Los Hombres quer dispersó la danza (El Financiero 1990)

Hace poco fue menester que, por razones que no vienen a cuento, reviviera yo los inolvidables momentos de los bailables escolares. Mi sorpresa no fue que recordara lo aprendido, sino que en las escuelas del siglo XXI se siga practicando una costumbre que no puede ser sino execrable.
En la escuela bailábamos porque pasaba la mosca ¿10 de mayo? a bailar ¿15 de septiembre? unos pasitos, y de esa manera registrábamos todas las efemérides del calendario escolar ensayando algo que en aquel momento se veía muy chistoso, pero que ahora descubro era una gran mamadencia.
La maestra de baile era una señora que se sentía Sonia Amelio, para pasar sus cursos había de dos sopas: inscribirse en el bailable que tocara según la fecha, o describir de manera escrita la complejidades del jarabe tapatío. Los más huevones tomábamos la primera ruta, que era la del escarnio, y nos quedábamos después de clase a ensayo. Como la proporción de sexos se sesgaba invariablemente, a las tres compañeras más chaparras les pintaban patilla y bigotes y las ponían a bailar con los hombres. El ensayo se realizaba en la sala de música y era acompañado por una señora que movía el trasero cuando tocaba el piano y que jamás logró que lo que tocaba se pareciera a lo que se supone deberíamos bailar, por lo que fue despedida y cambiamos a discos que hacían tjzzzz al ser reproducidos.
El primer baile de mi vida fue uno que tenía una letra muy extraña: “salió tortuga del arenal, salió preñada de don Pascual”. Varias enseñanzas se desprendían de la letra; la primera, es que el autor desconocía el uso de los artículos ortográficos para escribir, la segunda, es que poseía ciertas dotes zoofílicas que hacían imaginarse a don Pascual haciendo quien sabe que marranadas con una caguama.
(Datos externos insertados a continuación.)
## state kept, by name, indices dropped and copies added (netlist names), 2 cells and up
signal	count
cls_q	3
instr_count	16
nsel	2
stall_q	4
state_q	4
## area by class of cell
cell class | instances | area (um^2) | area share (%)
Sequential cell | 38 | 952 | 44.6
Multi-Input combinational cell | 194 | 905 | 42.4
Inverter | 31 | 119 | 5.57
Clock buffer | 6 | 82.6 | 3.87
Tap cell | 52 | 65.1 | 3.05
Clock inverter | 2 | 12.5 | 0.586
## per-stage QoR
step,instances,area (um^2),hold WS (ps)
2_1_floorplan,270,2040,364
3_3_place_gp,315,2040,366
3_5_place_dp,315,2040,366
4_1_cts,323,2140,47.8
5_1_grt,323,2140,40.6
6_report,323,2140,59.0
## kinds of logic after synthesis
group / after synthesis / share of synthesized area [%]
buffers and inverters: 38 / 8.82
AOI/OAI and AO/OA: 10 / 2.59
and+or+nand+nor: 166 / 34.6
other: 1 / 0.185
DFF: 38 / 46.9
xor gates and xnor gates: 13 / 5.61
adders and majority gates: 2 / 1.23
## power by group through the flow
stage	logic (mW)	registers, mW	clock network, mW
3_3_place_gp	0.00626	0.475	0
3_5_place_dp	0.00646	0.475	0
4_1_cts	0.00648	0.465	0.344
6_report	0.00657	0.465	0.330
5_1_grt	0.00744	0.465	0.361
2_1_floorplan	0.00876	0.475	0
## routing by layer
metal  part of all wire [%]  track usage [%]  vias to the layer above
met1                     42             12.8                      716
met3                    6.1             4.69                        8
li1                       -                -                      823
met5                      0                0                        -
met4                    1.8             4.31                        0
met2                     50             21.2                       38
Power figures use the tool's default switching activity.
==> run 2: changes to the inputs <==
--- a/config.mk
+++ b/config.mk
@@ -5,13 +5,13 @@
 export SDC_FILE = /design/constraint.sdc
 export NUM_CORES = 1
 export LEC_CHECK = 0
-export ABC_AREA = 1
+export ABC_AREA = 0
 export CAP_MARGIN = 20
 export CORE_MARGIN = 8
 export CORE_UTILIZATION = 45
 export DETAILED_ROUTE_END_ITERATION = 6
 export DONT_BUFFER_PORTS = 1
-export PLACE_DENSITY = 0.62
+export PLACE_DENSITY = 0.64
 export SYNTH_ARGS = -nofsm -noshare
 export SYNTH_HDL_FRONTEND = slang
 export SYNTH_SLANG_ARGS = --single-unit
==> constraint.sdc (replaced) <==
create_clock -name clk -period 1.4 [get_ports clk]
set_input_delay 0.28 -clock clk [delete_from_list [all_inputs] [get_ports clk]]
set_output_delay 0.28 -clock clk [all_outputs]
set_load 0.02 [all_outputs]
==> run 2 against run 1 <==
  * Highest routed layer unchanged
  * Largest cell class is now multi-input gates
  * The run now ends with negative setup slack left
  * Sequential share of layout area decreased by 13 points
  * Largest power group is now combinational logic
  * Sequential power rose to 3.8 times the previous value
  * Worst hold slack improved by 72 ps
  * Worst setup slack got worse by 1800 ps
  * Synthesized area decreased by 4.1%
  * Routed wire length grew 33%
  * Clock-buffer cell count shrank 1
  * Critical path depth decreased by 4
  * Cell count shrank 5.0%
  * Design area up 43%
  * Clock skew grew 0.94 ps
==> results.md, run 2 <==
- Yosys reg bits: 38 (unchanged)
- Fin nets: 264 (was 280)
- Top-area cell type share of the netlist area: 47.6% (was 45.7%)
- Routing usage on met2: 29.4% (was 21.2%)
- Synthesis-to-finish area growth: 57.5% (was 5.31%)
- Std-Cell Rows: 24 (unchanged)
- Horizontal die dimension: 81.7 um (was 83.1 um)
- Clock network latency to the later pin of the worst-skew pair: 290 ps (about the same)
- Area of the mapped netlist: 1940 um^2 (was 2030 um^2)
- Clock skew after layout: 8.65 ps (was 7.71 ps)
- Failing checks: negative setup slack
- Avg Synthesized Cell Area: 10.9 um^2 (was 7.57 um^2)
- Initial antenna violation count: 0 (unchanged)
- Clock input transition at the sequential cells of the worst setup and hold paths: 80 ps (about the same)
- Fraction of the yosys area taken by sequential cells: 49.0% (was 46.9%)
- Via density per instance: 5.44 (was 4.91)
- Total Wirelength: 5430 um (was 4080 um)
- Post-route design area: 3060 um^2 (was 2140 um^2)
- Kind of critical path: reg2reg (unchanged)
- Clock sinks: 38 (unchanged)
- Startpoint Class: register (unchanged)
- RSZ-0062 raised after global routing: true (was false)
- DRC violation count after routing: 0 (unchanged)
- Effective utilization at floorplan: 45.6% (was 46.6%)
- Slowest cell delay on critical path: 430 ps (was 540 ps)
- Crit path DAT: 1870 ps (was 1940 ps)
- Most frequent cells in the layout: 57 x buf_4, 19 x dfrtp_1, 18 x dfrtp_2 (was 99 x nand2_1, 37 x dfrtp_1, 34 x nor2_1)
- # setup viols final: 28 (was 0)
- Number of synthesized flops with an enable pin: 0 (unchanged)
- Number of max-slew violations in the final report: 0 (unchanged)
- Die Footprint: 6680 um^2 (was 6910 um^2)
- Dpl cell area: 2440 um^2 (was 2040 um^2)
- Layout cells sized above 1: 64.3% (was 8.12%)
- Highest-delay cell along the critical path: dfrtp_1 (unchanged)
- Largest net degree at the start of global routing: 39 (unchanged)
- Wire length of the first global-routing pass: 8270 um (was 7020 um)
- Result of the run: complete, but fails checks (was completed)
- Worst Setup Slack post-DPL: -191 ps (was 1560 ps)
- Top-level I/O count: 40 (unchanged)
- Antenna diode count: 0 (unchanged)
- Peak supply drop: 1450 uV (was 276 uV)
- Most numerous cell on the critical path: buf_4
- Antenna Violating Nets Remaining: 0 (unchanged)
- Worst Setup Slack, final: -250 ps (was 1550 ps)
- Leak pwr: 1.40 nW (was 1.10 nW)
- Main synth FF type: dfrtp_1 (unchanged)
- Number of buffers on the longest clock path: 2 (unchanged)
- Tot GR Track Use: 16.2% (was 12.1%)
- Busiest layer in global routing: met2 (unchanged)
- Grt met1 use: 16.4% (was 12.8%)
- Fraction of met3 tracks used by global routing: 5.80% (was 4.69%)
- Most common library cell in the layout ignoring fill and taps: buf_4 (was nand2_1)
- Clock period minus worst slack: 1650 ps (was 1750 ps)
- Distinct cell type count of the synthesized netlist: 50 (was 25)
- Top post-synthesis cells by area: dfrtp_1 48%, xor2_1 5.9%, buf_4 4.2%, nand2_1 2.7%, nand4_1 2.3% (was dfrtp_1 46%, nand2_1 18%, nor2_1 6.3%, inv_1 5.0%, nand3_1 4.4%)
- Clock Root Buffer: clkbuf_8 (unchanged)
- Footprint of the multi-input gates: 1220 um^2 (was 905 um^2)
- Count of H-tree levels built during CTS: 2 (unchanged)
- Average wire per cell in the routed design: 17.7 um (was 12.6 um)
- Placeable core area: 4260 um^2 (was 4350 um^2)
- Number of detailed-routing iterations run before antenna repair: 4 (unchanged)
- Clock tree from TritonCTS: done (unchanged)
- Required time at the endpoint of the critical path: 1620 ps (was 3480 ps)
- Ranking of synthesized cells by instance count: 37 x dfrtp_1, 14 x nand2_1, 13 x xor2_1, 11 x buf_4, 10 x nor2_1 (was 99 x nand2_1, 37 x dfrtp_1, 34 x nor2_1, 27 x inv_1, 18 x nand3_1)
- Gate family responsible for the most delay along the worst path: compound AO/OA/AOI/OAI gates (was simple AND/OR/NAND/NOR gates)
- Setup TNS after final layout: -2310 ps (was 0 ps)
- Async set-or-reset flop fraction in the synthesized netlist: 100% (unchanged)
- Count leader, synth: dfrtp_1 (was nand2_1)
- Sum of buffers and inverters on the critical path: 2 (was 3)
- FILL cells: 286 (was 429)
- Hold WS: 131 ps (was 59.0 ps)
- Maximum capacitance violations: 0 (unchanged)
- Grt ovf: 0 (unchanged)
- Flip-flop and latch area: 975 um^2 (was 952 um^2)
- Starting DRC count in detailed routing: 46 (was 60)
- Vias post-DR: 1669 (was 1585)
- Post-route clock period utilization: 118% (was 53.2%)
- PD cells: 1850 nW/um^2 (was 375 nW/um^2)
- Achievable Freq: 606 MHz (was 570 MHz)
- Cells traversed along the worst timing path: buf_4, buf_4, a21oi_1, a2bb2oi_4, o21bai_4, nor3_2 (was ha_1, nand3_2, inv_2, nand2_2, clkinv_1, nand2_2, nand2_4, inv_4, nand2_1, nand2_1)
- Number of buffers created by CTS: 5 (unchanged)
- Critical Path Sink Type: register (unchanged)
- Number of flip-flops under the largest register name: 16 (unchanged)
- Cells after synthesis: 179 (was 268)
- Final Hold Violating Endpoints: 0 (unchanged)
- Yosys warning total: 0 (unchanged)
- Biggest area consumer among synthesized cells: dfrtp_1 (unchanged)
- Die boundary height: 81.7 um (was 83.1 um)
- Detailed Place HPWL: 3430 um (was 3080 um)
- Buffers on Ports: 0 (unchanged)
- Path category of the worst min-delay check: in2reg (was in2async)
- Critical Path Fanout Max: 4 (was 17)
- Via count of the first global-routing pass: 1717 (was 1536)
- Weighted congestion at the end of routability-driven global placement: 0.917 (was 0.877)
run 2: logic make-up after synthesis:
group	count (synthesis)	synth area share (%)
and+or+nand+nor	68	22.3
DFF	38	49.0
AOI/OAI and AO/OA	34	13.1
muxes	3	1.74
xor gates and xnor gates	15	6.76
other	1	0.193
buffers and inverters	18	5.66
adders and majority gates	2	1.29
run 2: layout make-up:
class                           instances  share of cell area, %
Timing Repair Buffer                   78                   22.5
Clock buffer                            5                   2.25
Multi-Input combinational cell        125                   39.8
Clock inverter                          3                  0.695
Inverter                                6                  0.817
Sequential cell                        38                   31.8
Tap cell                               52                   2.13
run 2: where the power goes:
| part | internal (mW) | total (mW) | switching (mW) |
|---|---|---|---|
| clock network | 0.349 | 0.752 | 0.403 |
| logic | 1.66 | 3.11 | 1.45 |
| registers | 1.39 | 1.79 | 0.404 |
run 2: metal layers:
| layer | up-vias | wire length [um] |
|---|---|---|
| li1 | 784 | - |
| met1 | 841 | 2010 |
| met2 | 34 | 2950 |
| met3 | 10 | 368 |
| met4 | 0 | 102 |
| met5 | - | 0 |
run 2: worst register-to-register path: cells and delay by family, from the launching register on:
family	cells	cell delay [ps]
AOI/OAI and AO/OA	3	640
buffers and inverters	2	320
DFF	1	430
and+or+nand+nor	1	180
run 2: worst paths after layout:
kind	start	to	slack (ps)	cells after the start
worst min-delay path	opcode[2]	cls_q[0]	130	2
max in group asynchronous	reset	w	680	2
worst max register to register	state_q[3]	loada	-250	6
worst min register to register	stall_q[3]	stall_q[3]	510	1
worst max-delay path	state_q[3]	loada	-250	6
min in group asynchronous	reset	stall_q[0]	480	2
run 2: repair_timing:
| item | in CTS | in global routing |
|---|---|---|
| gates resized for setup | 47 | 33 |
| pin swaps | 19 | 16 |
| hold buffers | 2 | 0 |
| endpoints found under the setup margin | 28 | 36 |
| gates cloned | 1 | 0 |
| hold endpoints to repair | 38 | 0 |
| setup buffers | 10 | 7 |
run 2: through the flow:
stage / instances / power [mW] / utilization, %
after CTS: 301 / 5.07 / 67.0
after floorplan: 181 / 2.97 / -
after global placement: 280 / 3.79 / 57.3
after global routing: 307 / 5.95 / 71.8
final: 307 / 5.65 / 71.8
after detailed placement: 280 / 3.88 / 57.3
$ cat src/flat_wrapper.sv
// flat-port wrapper written by rule: the top's interface ports become plain ports
module led_pwm_flat import led_pwm_pkg::*;
#(
  parameter int          PRESCALE = 16,
  parameter logic [7:0]  DUTY_RST = 8'hFF
)
  (clk, rst_n, led_in, period_end, led_pin, bus_en, bus_wr_en, bus_addr, bus_data, bus_rd_data);
  led_pwm_if bus_i ();
  input  logic clk;
  input  logic rst_n;
  input  logic [LED_COUNT-1:0] led_in;
  output logic period_end;
  output logic [LED_COUNT-1:0] led_pin;
  input wire logic [$bits(bus_i.en)-1:0] bus_en;
  input wire logic [$bits(bus_i.wr_en)-1:0] bus_wr_en;
  input wire logic [$bits(bus_i.addr)-1:0] bus_addr;
  input wire logic [$bits(bus_i.data)-1:0] bus_data;
  output wire logic [$bits(bus_i.rd_data)-1:0] bus_rd_data;
  assign bus_i.en = bus_en;
  assign bus_i.wr_en = bus_wr_en;
  assign bus_i.addr = bus_addr;
  assign bus_i.data = bus_data;
  assign bus_rd_data = bus_i.rd_data;
  led_pwm #(.PRESCALE(PRESCALE), .DUTY_RST(DUTY_RST)) u_core (.clk(clk), .rst_n(rst_n), .bus(bus_i), .led_in(led_in), .period_end(period_end), .led_pin(led_pin));
endmodule
$ cat config.mk
export PLATFORM = sky130hd
export DESIGN_NAME = led_pwm_flat
export DESIGN_NICKNAME = d
export VERILOG_FILES = /design/src/rtl/led_pwm_pkg.sv /design/src/rtl/led_pwm_if.sv /design/src/rtl/led_pwm_timebase.sv /design/src/rtl/led_pwm.sv /design/src/flat_wrapper.sv
export SDC_FILE = /design/constraint.sdc
export NUM_CORES = 1
export LEC_CHECK = 0
export BUFFER_PORTS_ARGS = -buffer_cell sky130_fd_sc_hd__buf_2
export CAP_MARGIN = 20
export CORE_MARGIN = 3
export CORE_UTILIZATION = 55
export CTS_CLUSTER_SIZE = 8
export DETAILED_ROUTE_END_ITERATION = 6
export PLACE_DENSITY = 0.74
export SLEW_MARGIN = 10
export SYNTH_ARGS = -nofsm -noshare
export SYNTH_HDL_FRONTEND = slang
export SYNTH_SLANG_ARGS = --single-unit
$ cat constraint.sdc
create_clock -name clk -period 3.07 [get_ports clk]
set_input_delay 0.307 -clock clk [delete_from_list [all_inputs] [get_ports clk]]
set_output_delay 0.307 -clock clk [all_outputs]
set_load 0.005 [all_outputs]
--- config.mk ---
export PLATFORM = sky130hd
export DESIGN_NAME = ledger_access_arbiter
export DESIGN_NICKNAME = d
export VERILOG_FILES = /design/src/rtl/ledger_access_arbiter.sv
export SDC_FILE = /design/constraint.sdc
export NUM_CORES = 1
export LEC_CHECK = 0
export CAP_MARGIN = 20
export CORE_MARGIN = 8
export CORE_UTILIZATION = 25
export CTS_BUF_LIST = sky130_fd_sc_hd__clkbuf_2 sky130_fd_sc_hd__clkbuf_4 sky130_fd_sc_hd__clkbuf_8
export CTS_CLUSTER_DIAMETER = 150
export DETAILED_ROUTE_END_ITERATION = 8
export GPL_TIMING_DRIVEN = 0
export SETUP_SLACK_MARGIN = 0.15
export SYNTH_ARGS = -nofsm -noshare
export SYNTH_HDL_FRONTEND = slang
export SYNTH_SLANG_ARGS = --single-unit
--- constraint.sdc ---
create_clock -name clk -period 4.3 [get_ports clk]
set_input_delay 0.645 -clock clk [delete_from_list [all_inputs] [get_ports clk]]
set_output_delay 0.645 -clock clk [all_outputs]
set_load 0.01 [all_outputs]
--- src/rtl/ledger_access_arbiter.sv ---
// Round-robin arbiter owning the account balance store.
// Each granted transaction runs load, exec and commit as one atomic sequence.
module ledger_access_arbiter #(
   parameter int NUM_REQ  = 4,
   parameter int REQ_W    = 2,
   parameter int NUM_ACCT = 10,
   parameter int IDX_W    = 4,
   parameter int BAL_W    = 8,
   parameter int INIT_BAL = 100
) (
   input  logic                     clk,
   input  logic                     rst,
   input  logic [NUM_REQ-1:0]       req,
   input  logic [2*NUM_REQ-1:0]     op,
   input  logic [IDX_W*NUM_REQ-1:0] src_index,
   input  logic [IDX_W*NUM_REQ-1:0] dst_index,
   input  logic [BAL_W*NUM_REQ-1:0] amount,
   output logic [NUM_REQ-1:0]       ack,
   output logic [REQ_W-1:0]         grant_id,
   output logic                     busy,
   output logic [BAL_W-1:0]         resp_balance,
   output logic                     err_balance,
   output logic                     err_index
);

   localparam logic [IDX_W-1:0] ACCT_LIM = IDX_W'(NUM_ACCT);
   localparam logic [BAL_W-1:0] INIT_V   = BAL_W'(INIT_BAL);
   localparam logic [1:0]       OP_READ  = 2'b00;
   localparam logic [1:0]       OP_WDR   = 2'b01;
   localparam logic [1:0]       OP_DEP   = 2'b10;
   localparam logic [1:0]       OP_XFER  = 2'b11;

   typedef enum logic [1:0] {
      IDLE,
      LOAD,
      EXEC,
      COMMIT
   } state_t;

   state_t            state;
   logic [REQ_W-1:0]  ptr;
   logic [BAL_W-1:0]  bal [NUM_ACCT];

   logic [1:0]        lat_op;
   logic [IDX_W-1:0]  lat_src;
   logic [IDX_W-1:0]  lat_dst;
   logic [BAL_W-1:0]  lat_amt;
   logic [BAL_W-1:0]  src_bal;
   logic [BAL_W-1:0]  dst_bal;
   logic              idx_err;
   logic [BAL_W-1:0]  new_src;
   logic [BAL_W-1:0]  new_dst;
   logic              wr_src;
   logic              wr_dst;

   logic              found;
   logic [REQ_W-1:0]  pick;
   logic [REQ_W-1:0]  cand;
   int                sel;

   // First requesting port at or after the pointer, wrapping upward.
   always_comb begin
      found = 1'b0;
      pick  = ptr;
      cand  = ptr;
      for (int i = 0; i < NUM_REQ; i++) begin
         cand = ptr + REQ_W'(i);
         if (!found && req[cand]) begin
            found = 1'b1;
            pick  = cand;
         end
      end
      sel = int'(pick);
   end

   logic              src_bad;
   logic              dst_bad;

   always_comb begin
      src_bad = lat_src >= ACCT_LIM;
      dst_bad = lat_dst >= ACCT_LIM;
   end

   logic [BAL_W:0]    src_sum;
   logic [BAL_W:0]    dst_sum;
   logic              short_funds;
   logic [BAL_W-1:0]  x_new_src;
   logic [BAL_W-1:0]  x_new_dst;
   logic              x_err_bal;
   logic              x_wr_src;
   logic              x_wr_dst;

   // Result computation with one carry bit to catch overflow.
   always_comb begin
      src_sum     = {1'b0, src_bal} + {1'b0, lat_amt};
      dst_sum     = {1'b0, dst_bal} + {1'b0, lat_amt};
      short_funds = lat_amt > src_bal;
      x_new_src   = src_bal;
      x_new_dst   = dst_bal;
      x_err_bal   = 1'b0;
      x_wr_src    = 1'b0;
      x_wr_dst    = 1'b0;
      case (lat_op)
         OP_WDR: begin
            if (short_funds) begin
               x_err_bal = 1'b1;
            end else begin
               x_new_src = src_bal - lat_amt;
               x_wr_src  = 1'b1;
            end
         end
         OP_DEP: begin
            if (src_sum[BAL_W]) begin
               x_err_bal = 1'b1;
            end else begin
               x_new_src = src_sum[BAL_W-1:0];
               x_wr_src  = 1'b1;
            end
         end
         OP_XFER: begin
            if (lat_src == lat_dst) begin
               x_err_bal = 1'b0;
            end else if (short_funds || dst_sum[BAL_W]) begin
               x_err_bal = 1'b1;
            end else begin
               x_new_src = src_bal - lat_amt;
               x_new_dst = dst_sum[BAL_W-1:0];
               x_wr_src  = 1'b1;
               x_wr_dst  = 1'b1;
            end
         end
         default: begin
            x_err_bal = 1'b0;
         end
      endcase
      if (idx_err) begin
         x_new_src = src_bal;
         x_new_dst = dst_bal;
         x_err_bal = 1'b0;
         x_wr_src  = 1'b0;
         x_wr_dst  = 1'b0;
      end
   end

   always_ff @(posedge clk or posedge rst) begin
      if (rst) begin
         state        <= IDLE;
         ptr          <= '0;
         grant_id     <= '0;
         busy         <= 1'b0;
         ack          <= '0;
         resp_balance <= '0;
         err_balance  <= 1'b0;
         err_index    <= 1'b0;
         lat_op       <= OP_READ;
         lat_src      <= '0;
         lat_dst      <= '0;
         lat_amt      <= '0;
         src_bal      <= '0;
         dst_bal      <= '0;
         idx_err      <= 1'b0;
         new_src      <= '0;
         new_dst      <= '0;
         wr_src       <= 1'b0;
         wr_dst       <= 1'b0;
         for (int a = 0; a < NUM_ACCT; a++) begin
            bal[a] <= INIT_V;
         end
      end else begin
         ack <= '0;
         case (state)
            IDLE: begin
               if (found) begin
                  grant_id <= pick;
                  lat_op   <= op[sel*2 +: 2];
                  lat_src  <= src_index[sel*IDX_W +: IDX_W];
                  lat_dst  <= dst_index[sel*IDX_W +: IDX_W];
                  lat_amt  <= amount[sel*BAL_W +: BAL_W];
                  busy     <= 1'b1;
                  state    <= LOAD;
               end
            end
            LOAD: begin
               idx_err <= src_bad || (lat_op == OP_XFER && dst_bad);
               src_bal <= src_bad ? '0 : bal[lat_src];
               dst_bal <= dst_bad ? '0 : bal[lat_dst];
               state   <= EXEC;
            end
            EXEC: begin
               new_src      <= x_new_src;
               new_dst      <= x_new_dst;
               wr_src       <= x_wr_src;
               wr_dst       <= x_wr_dst;
               ack          <= NUM_REQ'(1) << grant_id;
               resp_balance <= x_new_src;
               err_balance  <= x_err_bal;
               err_index    <= idx_err;
               state        <= COMMIT;
            end
            COMMIT: begin
               // Source and destination land on the same edge.
               if (wr_src) bal[lat_src] <= new_src;
               if (wr_dst) bal[lat_dst] <= new_dst;
               wr_src <= 1'b0;
               wr_dst <= 1'b0;
               ptr    <= grant_id + REQ_W'(1);
               busy   <= 1'b0;
               state  <= IDLE;
            end
            default: state <= IDLE;
         endcase
      end
   end

endmodule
El ritmo era cadencioso y los varones salíamos ondeando unos pañuelitos y dando los mismos pasos que uno utiliza cuando se está orinando, el chiste del bailable era mover la cabeza primera hacia atrás y luego despegarla de los hombros como se supone hacen las tortugas... parecíamos pendejos. Los más aventajados pelaban los ojos, el niño Tololón (que pesaba ochenta kilos) al jalar la cabeza mostraba una papada que parecía falda de res, los más brutos simplemente caminábamos. El baile resultó un sonado fracaso y sin embargo, esto no determinó -como se podía haber esperado- el fin de Sonia Amelio; de ninguna manera, terca que era se le ocurrió poner el Huki Lau, una suerte de danza polinesia que ahora sospecho era una broma macabra.
A las niñas las vistieron como hay que vestirse en estos casos, es decir como Olga Breeskin, con unas faldas de tiras y un brasier de florecitas. Para los varones, en cambio, se escogió una indumentaria que la Convención de Ginebra prohibe en su artículo catorce: primero un traje de baño y sobre él un paliacate de florecitas anudado en la cintura. Luego nos pusieron unas coronas de huele de noche y en la oreja algo que no recuerdo si era un clavel o una margarita. Al finalizar nuestro aspecto era similar al de alguien que siente un gran desprecio por el qué dirán.
La trama era simple: éramos unos pescadores que buscábamos el sol y una casa en el horizonte. Para explicar algo tan elemental tuvimos que brincar unos encima de otros, mover las caderas como la princesa Lea y sepultar nuestro ya precario prestigio entre el resto de nuestros compañeros que nunca pasaron un mejor rato.
La experiencia fue tan traumática que tomé la dolorosa decisión de no volver a bailar, cosa que más o menos he cumplido. Es por ello que cuando en una fiesta tocan algo popular y se para la gente impulsada por el resorte de su experiencia estudiantil siento sudores fríos y me escondo debajo de una mesa. Porque no me negará, querido lector que ver bailar a alguien el tilingo lingo es una experiencia perfectamente prescindible en la vida de todo ser humano.
Sin embargo, ese no es el punto, sino que descubrí que en las escuelas todavía existen los bailables, por lo que desde esta humilde tribuna mando mi solidaridad para todos aquellos que en este instante traen un clavel entre los dientes y la mirada perdida.